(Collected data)

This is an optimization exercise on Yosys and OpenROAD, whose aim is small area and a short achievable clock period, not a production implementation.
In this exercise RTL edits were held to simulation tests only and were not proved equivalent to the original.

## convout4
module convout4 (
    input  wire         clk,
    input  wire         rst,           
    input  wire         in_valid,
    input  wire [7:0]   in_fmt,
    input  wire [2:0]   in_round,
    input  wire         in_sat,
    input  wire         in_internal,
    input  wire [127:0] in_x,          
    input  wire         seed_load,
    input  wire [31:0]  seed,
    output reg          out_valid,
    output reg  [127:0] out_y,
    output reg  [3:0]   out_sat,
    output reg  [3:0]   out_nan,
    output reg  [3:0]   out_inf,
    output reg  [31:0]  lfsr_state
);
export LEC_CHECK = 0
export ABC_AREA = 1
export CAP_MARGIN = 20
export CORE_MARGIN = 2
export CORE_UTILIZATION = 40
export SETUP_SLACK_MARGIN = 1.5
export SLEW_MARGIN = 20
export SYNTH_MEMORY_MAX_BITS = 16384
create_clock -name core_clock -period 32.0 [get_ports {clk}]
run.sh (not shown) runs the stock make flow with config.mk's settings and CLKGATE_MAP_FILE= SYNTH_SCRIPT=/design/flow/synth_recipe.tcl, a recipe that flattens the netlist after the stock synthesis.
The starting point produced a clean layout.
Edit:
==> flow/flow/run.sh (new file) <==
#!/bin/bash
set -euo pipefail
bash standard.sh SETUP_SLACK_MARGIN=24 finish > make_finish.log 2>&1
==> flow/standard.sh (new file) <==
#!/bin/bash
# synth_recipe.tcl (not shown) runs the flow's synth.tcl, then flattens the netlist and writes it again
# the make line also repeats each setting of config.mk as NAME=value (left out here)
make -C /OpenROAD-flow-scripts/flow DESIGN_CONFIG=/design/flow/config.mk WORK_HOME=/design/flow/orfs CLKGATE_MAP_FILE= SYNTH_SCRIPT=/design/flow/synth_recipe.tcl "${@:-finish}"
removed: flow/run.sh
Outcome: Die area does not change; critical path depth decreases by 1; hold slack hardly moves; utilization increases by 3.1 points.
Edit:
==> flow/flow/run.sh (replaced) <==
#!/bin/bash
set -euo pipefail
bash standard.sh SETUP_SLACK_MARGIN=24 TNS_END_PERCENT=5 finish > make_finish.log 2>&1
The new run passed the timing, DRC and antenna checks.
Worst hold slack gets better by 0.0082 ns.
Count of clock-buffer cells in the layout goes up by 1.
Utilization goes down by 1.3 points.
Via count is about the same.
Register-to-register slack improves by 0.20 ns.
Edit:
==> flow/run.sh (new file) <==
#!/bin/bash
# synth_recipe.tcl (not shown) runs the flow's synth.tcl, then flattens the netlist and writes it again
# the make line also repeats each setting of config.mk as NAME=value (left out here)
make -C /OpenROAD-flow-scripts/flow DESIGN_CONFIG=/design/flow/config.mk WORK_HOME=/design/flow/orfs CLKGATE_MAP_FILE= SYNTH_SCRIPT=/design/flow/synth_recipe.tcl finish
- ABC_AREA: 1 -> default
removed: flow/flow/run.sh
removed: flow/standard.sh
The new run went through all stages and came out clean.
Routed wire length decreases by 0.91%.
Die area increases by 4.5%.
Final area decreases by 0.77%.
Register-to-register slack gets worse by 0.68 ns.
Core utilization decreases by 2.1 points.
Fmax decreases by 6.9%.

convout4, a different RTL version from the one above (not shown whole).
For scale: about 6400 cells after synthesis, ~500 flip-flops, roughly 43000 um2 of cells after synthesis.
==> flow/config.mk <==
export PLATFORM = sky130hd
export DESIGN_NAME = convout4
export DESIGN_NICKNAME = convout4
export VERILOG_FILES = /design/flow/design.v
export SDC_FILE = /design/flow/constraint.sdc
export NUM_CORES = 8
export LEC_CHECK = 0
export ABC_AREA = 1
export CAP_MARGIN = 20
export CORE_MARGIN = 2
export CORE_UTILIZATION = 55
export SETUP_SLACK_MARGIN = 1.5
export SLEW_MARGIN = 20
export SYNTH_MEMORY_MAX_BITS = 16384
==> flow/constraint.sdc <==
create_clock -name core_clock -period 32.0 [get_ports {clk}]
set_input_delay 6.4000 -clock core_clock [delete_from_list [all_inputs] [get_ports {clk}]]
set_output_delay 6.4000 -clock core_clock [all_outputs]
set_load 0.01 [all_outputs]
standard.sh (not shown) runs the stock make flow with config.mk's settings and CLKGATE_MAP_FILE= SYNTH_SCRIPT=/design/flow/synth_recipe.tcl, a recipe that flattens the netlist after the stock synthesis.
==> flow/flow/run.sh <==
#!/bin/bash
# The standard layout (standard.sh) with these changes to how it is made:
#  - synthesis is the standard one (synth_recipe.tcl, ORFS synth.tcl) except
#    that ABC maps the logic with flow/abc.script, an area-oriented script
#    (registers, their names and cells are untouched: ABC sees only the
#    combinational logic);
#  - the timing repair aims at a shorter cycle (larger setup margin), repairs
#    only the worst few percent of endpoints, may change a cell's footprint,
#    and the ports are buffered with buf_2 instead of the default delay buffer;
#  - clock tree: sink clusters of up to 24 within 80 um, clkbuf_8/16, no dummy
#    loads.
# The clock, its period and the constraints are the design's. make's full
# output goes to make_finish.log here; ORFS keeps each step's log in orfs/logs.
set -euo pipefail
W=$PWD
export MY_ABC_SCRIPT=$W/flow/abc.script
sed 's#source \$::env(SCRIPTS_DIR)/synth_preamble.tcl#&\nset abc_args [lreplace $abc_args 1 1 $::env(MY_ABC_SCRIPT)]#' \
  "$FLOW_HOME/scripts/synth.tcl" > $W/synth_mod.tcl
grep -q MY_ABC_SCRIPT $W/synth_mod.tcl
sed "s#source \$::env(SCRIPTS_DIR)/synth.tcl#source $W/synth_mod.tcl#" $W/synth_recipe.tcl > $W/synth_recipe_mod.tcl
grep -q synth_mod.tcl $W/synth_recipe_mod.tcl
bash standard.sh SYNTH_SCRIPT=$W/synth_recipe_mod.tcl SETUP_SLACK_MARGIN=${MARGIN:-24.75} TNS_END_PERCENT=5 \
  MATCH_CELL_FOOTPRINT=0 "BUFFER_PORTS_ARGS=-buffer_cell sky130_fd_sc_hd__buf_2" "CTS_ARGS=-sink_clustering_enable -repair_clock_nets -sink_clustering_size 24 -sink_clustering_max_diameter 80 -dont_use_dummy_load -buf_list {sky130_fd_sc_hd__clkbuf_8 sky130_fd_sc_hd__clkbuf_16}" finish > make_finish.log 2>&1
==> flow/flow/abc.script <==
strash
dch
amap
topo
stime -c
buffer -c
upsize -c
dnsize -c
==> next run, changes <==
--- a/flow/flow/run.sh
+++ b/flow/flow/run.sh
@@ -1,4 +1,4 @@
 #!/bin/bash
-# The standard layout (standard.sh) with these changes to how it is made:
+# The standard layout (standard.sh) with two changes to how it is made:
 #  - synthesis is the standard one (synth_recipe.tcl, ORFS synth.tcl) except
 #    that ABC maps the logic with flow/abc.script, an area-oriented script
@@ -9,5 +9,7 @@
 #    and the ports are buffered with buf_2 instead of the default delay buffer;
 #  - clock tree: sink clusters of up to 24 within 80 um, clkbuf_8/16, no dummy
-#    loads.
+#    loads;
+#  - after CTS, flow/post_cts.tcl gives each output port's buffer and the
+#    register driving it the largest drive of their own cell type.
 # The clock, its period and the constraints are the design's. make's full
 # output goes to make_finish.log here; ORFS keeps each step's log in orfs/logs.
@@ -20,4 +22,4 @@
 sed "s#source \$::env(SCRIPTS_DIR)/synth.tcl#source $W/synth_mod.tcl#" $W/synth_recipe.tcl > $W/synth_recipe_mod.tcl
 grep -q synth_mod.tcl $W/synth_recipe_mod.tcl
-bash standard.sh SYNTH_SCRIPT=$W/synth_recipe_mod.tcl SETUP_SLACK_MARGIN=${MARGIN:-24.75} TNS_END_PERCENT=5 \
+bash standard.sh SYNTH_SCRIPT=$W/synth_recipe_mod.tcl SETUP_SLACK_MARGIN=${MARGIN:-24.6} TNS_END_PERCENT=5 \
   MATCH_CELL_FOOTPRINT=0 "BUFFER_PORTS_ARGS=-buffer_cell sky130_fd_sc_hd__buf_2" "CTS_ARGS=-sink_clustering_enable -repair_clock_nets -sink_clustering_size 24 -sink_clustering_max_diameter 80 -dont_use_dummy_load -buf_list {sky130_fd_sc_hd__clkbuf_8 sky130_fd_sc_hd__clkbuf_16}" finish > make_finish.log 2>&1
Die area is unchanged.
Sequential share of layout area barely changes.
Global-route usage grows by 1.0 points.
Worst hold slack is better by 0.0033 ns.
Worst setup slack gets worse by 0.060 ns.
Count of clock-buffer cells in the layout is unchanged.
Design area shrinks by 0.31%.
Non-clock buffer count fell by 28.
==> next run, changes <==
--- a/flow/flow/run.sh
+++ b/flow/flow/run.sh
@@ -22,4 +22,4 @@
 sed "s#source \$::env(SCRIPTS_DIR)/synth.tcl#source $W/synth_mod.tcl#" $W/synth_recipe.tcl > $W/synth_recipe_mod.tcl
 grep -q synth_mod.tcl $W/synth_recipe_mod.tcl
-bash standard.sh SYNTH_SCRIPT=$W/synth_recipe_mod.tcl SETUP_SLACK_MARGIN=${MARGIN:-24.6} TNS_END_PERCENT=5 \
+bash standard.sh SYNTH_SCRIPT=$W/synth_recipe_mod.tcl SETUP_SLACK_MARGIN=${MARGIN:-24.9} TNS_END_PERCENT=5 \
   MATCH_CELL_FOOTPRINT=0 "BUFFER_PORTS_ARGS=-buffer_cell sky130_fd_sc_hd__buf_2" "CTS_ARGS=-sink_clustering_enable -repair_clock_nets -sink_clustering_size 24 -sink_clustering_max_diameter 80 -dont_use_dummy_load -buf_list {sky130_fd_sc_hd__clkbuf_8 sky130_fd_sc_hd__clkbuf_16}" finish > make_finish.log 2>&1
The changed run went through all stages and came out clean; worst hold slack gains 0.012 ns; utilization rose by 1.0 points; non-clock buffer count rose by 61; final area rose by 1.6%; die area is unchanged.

--

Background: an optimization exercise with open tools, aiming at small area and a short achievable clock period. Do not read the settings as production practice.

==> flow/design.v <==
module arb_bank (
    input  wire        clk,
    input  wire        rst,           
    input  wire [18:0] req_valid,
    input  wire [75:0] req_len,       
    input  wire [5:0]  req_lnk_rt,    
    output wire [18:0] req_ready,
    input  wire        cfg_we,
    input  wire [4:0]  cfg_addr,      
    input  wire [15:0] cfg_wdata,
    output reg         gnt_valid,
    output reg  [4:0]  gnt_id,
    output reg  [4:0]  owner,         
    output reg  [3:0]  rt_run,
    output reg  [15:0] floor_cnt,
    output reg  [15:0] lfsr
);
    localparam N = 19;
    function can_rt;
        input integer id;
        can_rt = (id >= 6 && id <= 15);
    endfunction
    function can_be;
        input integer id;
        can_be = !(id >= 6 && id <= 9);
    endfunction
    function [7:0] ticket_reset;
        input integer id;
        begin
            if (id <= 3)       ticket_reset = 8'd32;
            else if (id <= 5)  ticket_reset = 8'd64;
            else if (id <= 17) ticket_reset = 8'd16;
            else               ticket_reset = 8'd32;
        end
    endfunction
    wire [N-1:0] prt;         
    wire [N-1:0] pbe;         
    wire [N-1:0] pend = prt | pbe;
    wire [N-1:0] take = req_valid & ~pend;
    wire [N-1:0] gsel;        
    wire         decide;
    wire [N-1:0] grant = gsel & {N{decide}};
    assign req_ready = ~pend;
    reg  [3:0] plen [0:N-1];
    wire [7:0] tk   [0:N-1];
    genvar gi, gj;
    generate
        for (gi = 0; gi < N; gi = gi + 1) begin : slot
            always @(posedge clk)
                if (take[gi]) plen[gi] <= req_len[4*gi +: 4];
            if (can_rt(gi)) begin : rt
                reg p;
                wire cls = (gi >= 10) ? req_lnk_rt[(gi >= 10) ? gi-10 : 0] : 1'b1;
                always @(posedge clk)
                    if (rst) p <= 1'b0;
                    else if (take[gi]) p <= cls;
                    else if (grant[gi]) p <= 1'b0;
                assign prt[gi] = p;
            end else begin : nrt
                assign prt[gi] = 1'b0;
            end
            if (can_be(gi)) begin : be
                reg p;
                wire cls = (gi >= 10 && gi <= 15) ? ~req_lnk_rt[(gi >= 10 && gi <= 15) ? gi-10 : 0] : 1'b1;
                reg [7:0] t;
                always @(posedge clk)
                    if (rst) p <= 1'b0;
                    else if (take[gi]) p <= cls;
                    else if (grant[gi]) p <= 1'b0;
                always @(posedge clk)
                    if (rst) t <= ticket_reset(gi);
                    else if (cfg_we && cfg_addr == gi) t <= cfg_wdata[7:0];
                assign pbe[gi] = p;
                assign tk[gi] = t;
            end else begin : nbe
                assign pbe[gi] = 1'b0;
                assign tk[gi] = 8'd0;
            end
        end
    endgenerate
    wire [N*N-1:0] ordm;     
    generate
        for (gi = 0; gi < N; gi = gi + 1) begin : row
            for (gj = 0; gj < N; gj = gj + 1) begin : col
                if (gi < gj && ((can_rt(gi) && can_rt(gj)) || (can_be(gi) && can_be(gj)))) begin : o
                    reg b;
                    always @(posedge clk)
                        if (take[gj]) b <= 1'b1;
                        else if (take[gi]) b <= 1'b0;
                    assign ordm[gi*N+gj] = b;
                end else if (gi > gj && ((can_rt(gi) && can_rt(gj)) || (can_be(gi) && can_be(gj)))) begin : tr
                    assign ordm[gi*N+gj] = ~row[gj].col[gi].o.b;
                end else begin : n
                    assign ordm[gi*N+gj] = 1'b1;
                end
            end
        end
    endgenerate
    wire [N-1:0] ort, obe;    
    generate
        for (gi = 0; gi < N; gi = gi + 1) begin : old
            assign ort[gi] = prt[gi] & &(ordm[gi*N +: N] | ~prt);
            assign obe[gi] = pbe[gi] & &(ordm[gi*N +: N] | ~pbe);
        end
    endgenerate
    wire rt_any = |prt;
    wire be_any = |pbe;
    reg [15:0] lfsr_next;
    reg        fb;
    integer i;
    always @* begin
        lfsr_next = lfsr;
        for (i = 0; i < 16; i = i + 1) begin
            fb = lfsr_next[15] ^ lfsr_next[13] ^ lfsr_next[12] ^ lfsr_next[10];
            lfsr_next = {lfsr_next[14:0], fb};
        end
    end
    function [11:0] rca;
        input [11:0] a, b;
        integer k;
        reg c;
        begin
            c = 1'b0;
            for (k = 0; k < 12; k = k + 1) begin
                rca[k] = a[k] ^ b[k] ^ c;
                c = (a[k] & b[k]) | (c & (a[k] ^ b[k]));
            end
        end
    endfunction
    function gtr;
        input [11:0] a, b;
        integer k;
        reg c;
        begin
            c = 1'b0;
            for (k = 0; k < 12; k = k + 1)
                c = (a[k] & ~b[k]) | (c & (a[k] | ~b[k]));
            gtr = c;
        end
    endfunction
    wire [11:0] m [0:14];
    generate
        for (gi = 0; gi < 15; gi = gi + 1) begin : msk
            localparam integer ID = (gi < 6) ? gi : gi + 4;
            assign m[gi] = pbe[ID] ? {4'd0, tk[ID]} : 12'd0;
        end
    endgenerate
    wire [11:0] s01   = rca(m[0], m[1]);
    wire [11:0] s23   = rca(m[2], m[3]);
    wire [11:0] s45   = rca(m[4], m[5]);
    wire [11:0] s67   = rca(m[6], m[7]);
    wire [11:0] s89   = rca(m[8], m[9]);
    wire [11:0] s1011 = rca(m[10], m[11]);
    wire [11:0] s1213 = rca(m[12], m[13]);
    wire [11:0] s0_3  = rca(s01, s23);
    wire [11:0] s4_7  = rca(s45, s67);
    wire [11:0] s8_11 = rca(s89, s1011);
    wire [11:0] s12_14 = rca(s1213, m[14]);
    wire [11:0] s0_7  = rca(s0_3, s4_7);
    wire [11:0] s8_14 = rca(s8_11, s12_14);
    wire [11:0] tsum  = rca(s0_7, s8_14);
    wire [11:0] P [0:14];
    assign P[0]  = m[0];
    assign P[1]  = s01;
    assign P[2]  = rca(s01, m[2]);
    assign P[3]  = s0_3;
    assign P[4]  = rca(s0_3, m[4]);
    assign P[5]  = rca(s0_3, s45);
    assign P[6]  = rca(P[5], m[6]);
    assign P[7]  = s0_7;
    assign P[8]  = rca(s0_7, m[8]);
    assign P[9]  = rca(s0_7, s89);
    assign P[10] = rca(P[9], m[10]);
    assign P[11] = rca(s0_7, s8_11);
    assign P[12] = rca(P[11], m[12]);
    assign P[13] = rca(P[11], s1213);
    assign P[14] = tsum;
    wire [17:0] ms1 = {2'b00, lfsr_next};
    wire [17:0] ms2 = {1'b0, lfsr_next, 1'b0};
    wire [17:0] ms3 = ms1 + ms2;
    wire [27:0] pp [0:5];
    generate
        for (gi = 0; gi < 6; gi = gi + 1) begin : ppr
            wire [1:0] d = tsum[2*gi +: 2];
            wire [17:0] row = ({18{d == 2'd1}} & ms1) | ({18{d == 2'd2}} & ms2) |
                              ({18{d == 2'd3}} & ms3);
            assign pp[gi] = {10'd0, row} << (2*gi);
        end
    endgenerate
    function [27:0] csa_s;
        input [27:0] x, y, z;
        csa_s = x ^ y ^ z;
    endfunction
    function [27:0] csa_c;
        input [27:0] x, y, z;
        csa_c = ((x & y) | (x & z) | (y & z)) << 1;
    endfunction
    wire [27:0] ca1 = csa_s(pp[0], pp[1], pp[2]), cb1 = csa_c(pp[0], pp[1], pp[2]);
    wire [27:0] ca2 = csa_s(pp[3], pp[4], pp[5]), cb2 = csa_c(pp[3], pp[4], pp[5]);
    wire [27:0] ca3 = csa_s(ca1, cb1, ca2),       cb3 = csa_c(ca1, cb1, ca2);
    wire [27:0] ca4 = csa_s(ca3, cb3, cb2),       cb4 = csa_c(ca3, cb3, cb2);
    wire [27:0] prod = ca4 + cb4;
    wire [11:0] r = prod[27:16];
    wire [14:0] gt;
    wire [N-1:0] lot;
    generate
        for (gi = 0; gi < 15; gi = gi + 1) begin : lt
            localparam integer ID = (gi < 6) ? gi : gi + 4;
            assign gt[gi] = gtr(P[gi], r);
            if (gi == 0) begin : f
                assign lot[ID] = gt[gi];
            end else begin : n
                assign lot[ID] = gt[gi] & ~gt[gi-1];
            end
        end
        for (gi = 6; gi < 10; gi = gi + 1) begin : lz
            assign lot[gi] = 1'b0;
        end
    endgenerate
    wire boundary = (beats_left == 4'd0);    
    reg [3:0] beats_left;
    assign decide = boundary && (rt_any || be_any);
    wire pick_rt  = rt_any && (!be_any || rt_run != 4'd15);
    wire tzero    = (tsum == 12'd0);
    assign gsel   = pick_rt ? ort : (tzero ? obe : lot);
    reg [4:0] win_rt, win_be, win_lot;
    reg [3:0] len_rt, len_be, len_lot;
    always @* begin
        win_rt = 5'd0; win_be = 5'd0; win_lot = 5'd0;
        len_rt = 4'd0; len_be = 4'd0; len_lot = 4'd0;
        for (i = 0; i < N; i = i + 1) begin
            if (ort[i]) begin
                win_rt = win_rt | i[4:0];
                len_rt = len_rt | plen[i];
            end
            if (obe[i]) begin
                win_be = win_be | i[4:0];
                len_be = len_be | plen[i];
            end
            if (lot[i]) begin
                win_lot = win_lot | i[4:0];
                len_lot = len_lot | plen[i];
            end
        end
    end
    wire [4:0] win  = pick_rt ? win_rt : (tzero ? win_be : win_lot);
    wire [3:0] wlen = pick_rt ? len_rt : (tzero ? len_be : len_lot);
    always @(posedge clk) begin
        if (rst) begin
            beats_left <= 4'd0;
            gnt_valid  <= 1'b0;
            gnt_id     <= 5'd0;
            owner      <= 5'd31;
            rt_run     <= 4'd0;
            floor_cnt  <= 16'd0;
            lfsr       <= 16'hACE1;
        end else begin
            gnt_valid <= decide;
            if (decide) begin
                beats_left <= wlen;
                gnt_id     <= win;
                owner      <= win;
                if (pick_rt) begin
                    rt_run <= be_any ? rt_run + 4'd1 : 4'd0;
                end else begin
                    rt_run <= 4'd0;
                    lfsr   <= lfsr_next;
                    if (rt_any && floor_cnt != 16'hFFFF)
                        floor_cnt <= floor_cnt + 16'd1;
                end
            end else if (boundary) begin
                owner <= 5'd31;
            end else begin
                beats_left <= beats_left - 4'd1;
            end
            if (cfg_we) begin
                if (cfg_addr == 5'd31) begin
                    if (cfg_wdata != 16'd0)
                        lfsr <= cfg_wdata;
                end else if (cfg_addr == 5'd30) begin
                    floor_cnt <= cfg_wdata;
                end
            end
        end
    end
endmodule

...

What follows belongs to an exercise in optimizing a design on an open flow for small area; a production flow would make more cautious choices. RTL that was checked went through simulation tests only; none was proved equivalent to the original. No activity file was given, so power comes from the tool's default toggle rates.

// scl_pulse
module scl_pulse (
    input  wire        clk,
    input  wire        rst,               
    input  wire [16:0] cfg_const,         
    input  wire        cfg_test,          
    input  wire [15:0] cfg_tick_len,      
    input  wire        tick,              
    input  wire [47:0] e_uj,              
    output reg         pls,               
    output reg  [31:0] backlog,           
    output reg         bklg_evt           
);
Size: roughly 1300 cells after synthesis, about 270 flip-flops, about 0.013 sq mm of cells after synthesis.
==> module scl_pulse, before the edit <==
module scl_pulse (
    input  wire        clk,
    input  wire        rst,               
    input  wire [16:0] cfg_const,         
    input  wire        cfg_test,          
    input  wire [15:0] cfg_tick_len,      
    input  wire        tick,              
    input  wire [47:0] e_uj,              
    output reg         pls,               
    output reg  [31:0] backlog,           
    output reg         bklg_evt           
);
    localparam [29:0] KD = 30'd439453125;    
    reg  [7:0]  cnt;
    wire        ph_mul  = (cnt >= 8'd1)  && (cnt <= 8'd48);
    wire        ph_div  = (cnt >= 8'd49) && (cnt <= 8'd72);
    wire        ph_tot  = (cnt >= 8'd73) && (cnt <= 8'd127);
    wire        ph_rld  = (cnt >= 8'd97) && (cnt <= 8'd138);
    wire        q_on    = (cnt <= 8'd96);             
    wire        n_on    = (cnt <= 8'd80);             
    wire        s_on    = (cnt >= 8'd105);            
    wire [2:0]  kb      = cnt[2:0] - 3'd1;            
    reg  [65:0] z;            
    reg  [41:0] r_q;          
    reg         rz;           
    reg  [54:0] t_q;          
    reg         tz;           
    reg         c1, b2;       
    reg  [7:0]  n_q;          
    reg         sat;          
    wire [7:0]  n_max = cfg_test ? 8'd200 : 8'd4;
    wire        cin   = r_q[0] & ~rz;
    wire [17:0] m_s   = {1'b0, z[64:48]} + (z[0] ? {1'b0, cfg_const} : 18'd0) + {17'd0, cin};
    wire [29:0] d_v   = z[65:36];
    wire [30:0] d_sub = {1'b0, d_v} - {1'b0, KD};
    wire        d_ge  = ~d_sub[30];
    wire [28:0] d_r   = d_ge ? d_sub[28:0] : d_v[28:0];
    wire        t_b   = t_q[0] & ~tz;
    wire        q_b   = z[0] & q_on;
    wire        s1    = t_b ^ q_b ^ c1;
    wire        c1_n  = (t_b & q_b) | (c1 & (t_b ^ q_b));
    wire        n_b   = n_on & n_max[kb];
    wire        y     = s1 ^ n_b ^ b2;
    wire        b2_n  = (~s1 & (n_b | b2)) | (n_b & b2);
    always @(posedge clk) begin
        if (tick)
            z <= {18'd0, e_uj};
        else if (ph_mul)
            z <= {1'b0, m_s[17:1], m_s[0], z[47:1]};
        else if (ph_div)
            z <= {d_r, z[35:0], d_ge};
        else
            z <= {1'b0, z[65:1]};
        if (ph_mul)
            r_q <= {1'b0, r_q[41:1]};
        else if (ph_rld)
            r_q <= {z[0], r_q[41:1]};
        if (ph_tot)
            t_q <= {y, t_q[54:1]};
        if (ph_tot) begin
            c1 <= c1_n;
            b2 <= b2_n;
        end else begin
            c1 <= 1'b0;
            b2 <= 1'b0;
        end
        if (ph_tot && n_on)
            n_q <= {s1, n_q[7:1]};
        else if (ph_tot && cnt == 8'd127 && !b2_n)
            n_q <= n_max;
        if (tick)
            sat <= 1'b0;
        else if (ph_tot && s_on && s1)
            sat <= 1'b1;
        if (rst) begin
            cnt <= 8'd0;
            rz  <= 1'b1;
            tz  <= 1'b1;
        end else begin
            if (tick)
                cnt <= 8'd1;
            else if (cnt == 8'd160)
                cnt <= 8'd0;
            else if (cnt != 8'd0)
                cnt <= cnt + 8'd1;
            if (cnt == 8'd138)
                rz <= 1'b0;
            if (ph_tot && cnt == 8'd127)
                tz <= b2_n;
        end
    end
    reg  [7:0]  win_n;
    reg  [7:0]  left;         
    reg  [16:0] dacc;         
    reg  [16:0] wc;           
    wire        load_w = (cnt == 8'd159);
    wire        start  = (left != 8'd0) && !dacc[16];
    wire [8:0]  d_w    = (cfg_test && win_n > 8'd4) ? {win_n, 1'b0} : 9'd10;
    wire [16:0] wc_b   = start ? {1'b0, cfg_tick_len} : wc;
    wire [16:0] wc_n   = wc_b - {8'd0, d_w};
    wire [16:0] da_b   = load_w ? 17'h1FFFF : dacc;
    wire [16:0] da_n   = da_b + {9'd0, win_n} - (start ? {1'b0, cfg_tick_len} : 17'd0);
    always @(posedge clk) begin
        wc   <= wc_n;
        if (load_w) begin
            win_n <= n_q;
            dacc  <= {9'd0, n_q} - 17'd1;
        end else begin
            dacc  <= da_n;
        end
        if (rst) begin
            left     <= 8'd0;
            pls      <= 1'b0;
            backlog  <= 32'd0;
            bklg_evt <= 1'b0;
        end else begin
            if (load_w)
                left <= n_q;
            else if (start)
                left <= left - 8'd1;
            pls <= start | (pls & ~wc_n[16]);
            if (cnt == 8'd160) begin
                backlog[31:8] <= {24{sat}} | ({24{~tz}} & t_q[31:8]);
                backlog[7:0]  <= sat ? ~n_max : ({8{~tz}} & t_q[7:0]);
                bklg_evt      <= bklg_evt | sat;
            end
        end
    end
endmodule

▶ [TASK STATEMENT]: Above are the records. Identify each line that contains the word "step".

▶ [WORKED SOLUTION]:
# output goes to make_finish.log here; ORFS keeps each step's log in orfs/logs.
 # output goes to make_finish.log here; ORFS keeps each step's log in orfs/logs.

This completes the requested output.